Successful tribal students programme

Twenty-one students from tribal districts, schooled under the state government’s chhoo lo aasman (reach for the sky) school education programme targeted at children from remote areas, have cracked the IIT-JEE (Advanced) examination — reputedly the toughest public entrance exam countrywide. Therefore they are eligible for admission into the country’s 23 Indian Institutes of Technology and 31 National Institutes of Technology.

“Using state government funds, we monitored everyone from teachers to lab assistants and ensured proper training was given to them. Infrastructure and laboratory facilities were also upgraded and improved,” Madhya Pradesh higher education commissioner Umakant Umrao informed the media in Bhopal on June 19. The programme provides tribal students free-of-charge education in Smart classrooms with access to supplementary video lectures of subject experts in city schools.

Adds B. Gyaneshwar Patil, collector of Baitul district: “We used technology to effectively monitor attendance and quality of classroom teaching.”

Jharkhand

First women’s engineering college

Chief minister Raghubar Das laid the foundation of the state’s first engineering college for women in the Gola block of Jharkhand’s backward Ramgarh district, on June 14. Das also inaugurated a state-run polytechnic college in Ramgarh.

Speaking on the occasion, he said women’s empowerment is one of his government’s focus areas and the engineering college for women will boost their chances of employment within India and beyond.

According to the state government’s higher and technical education secretary A.K. Das, the Delhi-based National Building Construction Corporation Ltd has already started constructing the college campus on a 16.8-acre plot at an estimated cost of Rs.104.37 crore. The campus will offer women students state-of-the-art academic resources and equipment apart from modern residential facilities.

The first batch of 300 women students will be admitted into the varsity’s civil engineering, electronics and computer science programmes in 2018, added Das.

Arunachal Pradesh

CM’s day in school

Chief minister Kalikho Pul turned teacher for a day on June 13 and conducted a class for students of the government middle school in Itanagar under the Union human resource development (HRD) ministry’s vidyanjali (igniting education) programme.

In the 30-minute class, Pul taught the students a lesson titled ‘Love for your country’, according to an official communique issued in Itanagar.

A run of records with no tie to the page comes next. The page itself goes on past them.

File: config.mk
export PLATFORM = sky130hd
export DESIGN_NAME = panel_pwr_seq
export DESIGN_NICKNAME = d
export VERILOG_FILES = /design/src/rtl/pps_pkg.sv /design/src/rtl/pps_regs.sv /design/src/rtl/pps_timer.sv /design/src/rtl/pps_fsm.sv /design/src/rtl/panel_pwr_seq.sv
export SDC_FILE = /design/constraint.sdc
export NUM_CORES = 1
export LEC_CHECK = 0
export BUFFER_PORTS_ARGS = -buffer_cell sky130_fd_sc_hd__buf_2
export CORE_ASPECT_RATIO = 1.2
export CORE_MARGIN = 4
export CORE_UTILIZATION = 40
export DETAILED_ROUTE_END_ITERATION = 16
export GPL_TIMING_DRIVEN = 0
export HOLD_SLACK_MARGIN = 0.08
export SETUP_SLACK_MARGIN = 0.3
export SYNTH_ARGS = -nofsm -noshare
export SYNTH_HDL_FRONTEND = slang
export SYNTH_SLANG_ARGS = --single-unit
File: constraint.sdc
create_clock -name clk -period 4.75 [get_ports clk]
set_input_delay 0.95 -clock clk [delete_from_list [all_inputs] [get_ports clk]]
set_output_delay 0.95 -clock clk [all_outputs]
set_load 0.02 [all_outputs]
File: src/rtl/pps_pkg.sv
`timescale 1ns/1ps
package pps_pkg;
    localparam int DLY_W     = 16;
    localparam int REG_W     = 32;
    localparam int ADDR_W    = 2;
    localparam int NUM_SETUP = 3;
    localparam int EN_BIT    = 16;
    localparam int PH_LSB    = 4;

    localparam logic [ADDR_W-1:0] A_UPGAP = 2'd0;
    localparam logic [ADDR_W-1:0] A_DNGAP = 2'd1;
    localparam logic [ADDR_W-1:0] A_REST  = 2'd2;
    localparam logic [ADDR_W-1:0] A_CTRL  = 2'd3;

    typedef enum logic [2:0] {
        PH_OFF   = 3'd0,
        PH_UP    = 3'd1,
        PH_ON    = 3'd2,
        PH_DOWN  = 3'd3,
        PH_RECOV = 3'd4
    } phase_e;

    typedef enum logic [2:0] {
        ST_IDLE,
        ST_RAMP_SUP,
        ST_RAMP_CTL,
        ST_LIVE,
        ST_DROP_DAT,
        ST_DROP_CTL,
        ST_REST
    } seq_st_e;

    typedef struct packed {
        logic             en;
        logic [DLY_W-1:0] sup_to_ctl;
        logic [DLY_W-1:0] ctl_to_dat;
        logic [DLY_W-1:0] dat_to_ctl;
        logic [DLY_W-1:0] ctl_to_sup;
        logic [DLY_W-1:0] rest;
    } setup_t;

    typedef struct packed {
        logic sup;
        logic ctl;
        logic dat;
    } gates_t;

    function automatic logic [DLY_W-1:0] ticks_of(input logic [DLY_W-1:0] v);
        return (v == '0) ? DLY_W'(1) : v;
    endfunction

    function automatic phase_e phase_of(input seq_st_e s);
        case (s)
            ST_RAMP_SUP, ST_RAMP_CTL: return PH_UP;
            ST_LIVE:                  return PH_ON;
            ST_DROP_DAT, ST_DROP_CTL: return PH_DOWN;
            ST_REST:                  return PH_RECOV;
            default:                  return PH_OFF;
        endcase
    endfunction

    function automatic gates_t gates_of(input seq_st_e s);
        gates_t g;
        g.sup = (s == ST_RAMP_SUP) || (s == ST_RAMP_CTL) || (s == ST_LIVE)
             || (s == ST_DROP_DAT) || (s == ST_DROP_CTL);
        g.ctl = (s == ST_RAMP_CTL) || (s == ST_LIVE) || (s == ST_DROP_DAT);
        g.dat = (s == ST_LIVE);
        return g;
    endfunction
endpackage

File: src/rtl/pps_regs.sv
`timescale 1ns/1ps
module pps_regs
    import pps_pkg::*;
(
    input  logic              clk,
    input  logic              rst,
    input  logic              wr,
    input  logic [ADDR_W-1:0] addr,
    input  logic [REG_W-1:0]  wdata,
    input  phase_e            phase,
    output setup_t            setup,
    output logic              start,
    output logic [NUM_SETUP-1:0] locked,
    output logic [REG_W-1:0]  rdata
);
    logic [REG_W-1:0] word_q [NUM_SETUP];
    logic [NUM_SETUP-1:0] lock_q;
    logic start_q;

    always_ff @(posedge clk) begin
        if (rst) begin
            for (int i = 0; i < NUM_SETUP; i++) begin
                word_q[i] <= '0;
            end
            lock_q  <= '0;
            start_q <= 1'b0;
        end else if (wr) begin
            for (int i = 0; i < NUM_SETUP; i++) begin
                if (addr == ADDR_W'(i) && !lock_q[i]) begin
                    word_q[i] <= wdata;
                    lock_q[i] <= 1'b1;
                end
            end
            if (addr == A_CTRL) begin
                start_q <= wdata[0];
            end
        end
    end

    always_comb begin
        setup.sup_to_ctl = word_q[0][DLY_W-1:0];
        setup.ctl_to_dat = word_q[0][16 +: DLY_W];
        setup.dat_to_ctl = word_q[1][DLY_W-1:0];
        setup.ctl_to_sup = word_q[1][16 +: DLY_W];
        setup.rest       = word_q[2][DLY_W-1:0];
        setup.en         = word_q[2][EN_BIT];
    end

    always_comb begin
        rdata = '0;
        case (addr)
            A_UPGAP: rdata = word_q[0];
            A_DNGAP: rdata = word_q[1];
            A_REST:  rdata = word_q[2];
            default: begin
                rdata[0]             = start_q;
                rdata[PH_LSB +: 3]   = phase;
            end
        endcase
    end

    assign start  = start_q;
    assign locked = lock_q;
endmodule

File: src/rtl/pps_timer.sv
`timescale 1ns/1ps
module pps_timer
    import pps_pkg::*;
#(
    parameter int PRESCALE = 1024
) (
    input  logic             clk,
    input  logic             rst,
    input  logic             load,
    input  logic [DLY_W-1:0] load_ticks,
    output logic             done
);
    localparam int PW = (PRESCALE > 1) ? $clog2(PRESCALE) : 1;
    localparam logic [PW-1:0] PRE_LAST = PW'(PRESCALE - 1);

    logic [PW-1:0]    pre_q;
    logic [DLY_W-1:0] rem_q;
    logic             wrap;

    assign wrap = (pre_q == PRE_LAST);

    always_ff @(posedge clk) begin
        if (rst) begin
            pre_q <= '0;
            rem_q <= '0;
        end else if (load) begin
            pre_q <= '0;
            rem_q <= ticks_of(load_ticks);
        end else if (rem_q != '0) begin
            if (wrap) begin
                pre_q <= '0;
                rem_q <= rem_q - DLY_W'(1);
            end else begin
                pre_q <= pre_q + PW'(1);
            end
        end
    end

    assign done = wrap && (rem_q == DLY_W'(1));
endmodule

File: src/rtl/pps_fsm.sv
`timescale 1ns/1ps
module pps_fsm
    import pps_pkg::*;
(
    input  logic             clk,
    input  logic             rst,
    input  setup_t           setup,
    input  logic             start,
    input  logic             done,
    output logic             load,
    output logic [DLY_W-1:0] load_ticks,
    output seq_st_e          state
);
    seq_st_e st_q, st_d;

    always_comb begin
        st_d       = st_q;
        load       = 1'b0;
        load_ticks = '0;
        case (st_q)
            ST_IDLE: if (start && setup.en) begin
                st_d = ST_RAMP_SUP; load = 1'b1; load_ticks = setup.sup_to_ctl;
            end
            ST_RAMP_SUP: if (done) begin
                load = 1'b1;
                if (start) begin
                    st_d = ST_RAMP_CTL; load_ticks = setup.ctl_to_dat;
                end else begin
                    st_d = ST_DROP_CTL; load_ticks = setup.ctl_to_sup;
                end
            end
            ST_RAMP_CTL: if (done) begin
                if (start) begin
                    st_d = ST_LIVE;
                end else begin
                    st_d = ST_DROP_DAT; load = 1'b1; load_ticks = setup.dat_to_ctl;
                end
            end
            ST_LIVE: if (!start) begin
                st_d = ST_DROP_DAT; load = 1'b1; load_ticks = setup.dat_to_ctl;
            end
            ST_DROP_DAT: if (done) begin
                st_d = ST_DROP_CTL; load = 1'b1; load_ticks = setup.ctl_to_sup;
            end
            ST_DROP_CTL: if (done) begin
                st_d = ST_REST; load = 1'b1; load_ticks = setup.rest;
            end
            ST_REST: if (done) begin
                st_d = ST_IDLE;
            end
            default: st_d = ST_IDLE;
        endcase
    end

    always_ff @(posedge clk) begin
        if (rst) st_q <= ST_IDLE;
        else     st_q <= st_d;
    end

    assign state = st_q;
endmodule

File: src/rtl/panel_pwr_seq.sv
`timescale 1ns/1ps
module panel_pwr_seq
    import pps_pkg::*;
#(
    parameter int PRESCALE = 1024
) (
    input  logic              clk,
    input  logic              rst,
    input  logic              reg_wr,
    input  logic [ADDR_W-1:0] reg_addr,
    input  logic [REG_W-1:0]  reg_wdata,
    output logic [REG_W-1:0]  reg_rdata,
    output logic [2:0]        phase,
    output logic              gate_supply,
    output logic              gate_ctrl,
    output logic              gate_data
);
    setup_t               setup;
    logic                 start;
    logic [NUM_SETUP-1:0] locked;
    seq_st_e              state;
    logic                 tmr_load;
    logic [DLY_W-1:0]     tmr_ticks;
    logic                 tmr_done;
    phase_e               ph;
    gates_t               gates;

    pps_regs regs_i (
        .clk(clk), .rst(rst), .wr(reg_wr), .addr(reg_addr), .wdata(reg_wdata),
        .phase(ph), .setup(setup), .start(start), .locked(locked), .rdata(reg_rdata)
    );

    pps_timer #(.PRESCALE(PRESCALE)) timer_i (
        .clk(clk), .rst(rst), .load(tmr_load), .load_ticks(tmr_ticks), .done(tmr_done)
    );

    pps_fsm fsm_i (
        .clk(clk), .rst(rst), .setup(setup), .start(start), .done(tmr_done),
        .load(tmr_load), .load_ticks(tmr_ticks), .state(state)
    );

    assign ph          = phase_of(state);
    assign gates       = gates_of(state);
    assign phase       = ph;
    assign gate_supply = gates.sup;
    assign gate_ctrl   = gates.ctl;
    assign gate_data   = gates.dat;
endmodule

Together with education minister Wanglin Lowangdong and several government officials, the chief minister inspected the school after the programme. Dismayed by the dilapidated condition of the school building in the heart of the state’s administrative capital, Pul asked the headmaster to submit a proposal for renovation of the school building together with details of infrastructure deficiencies and manpower requirements.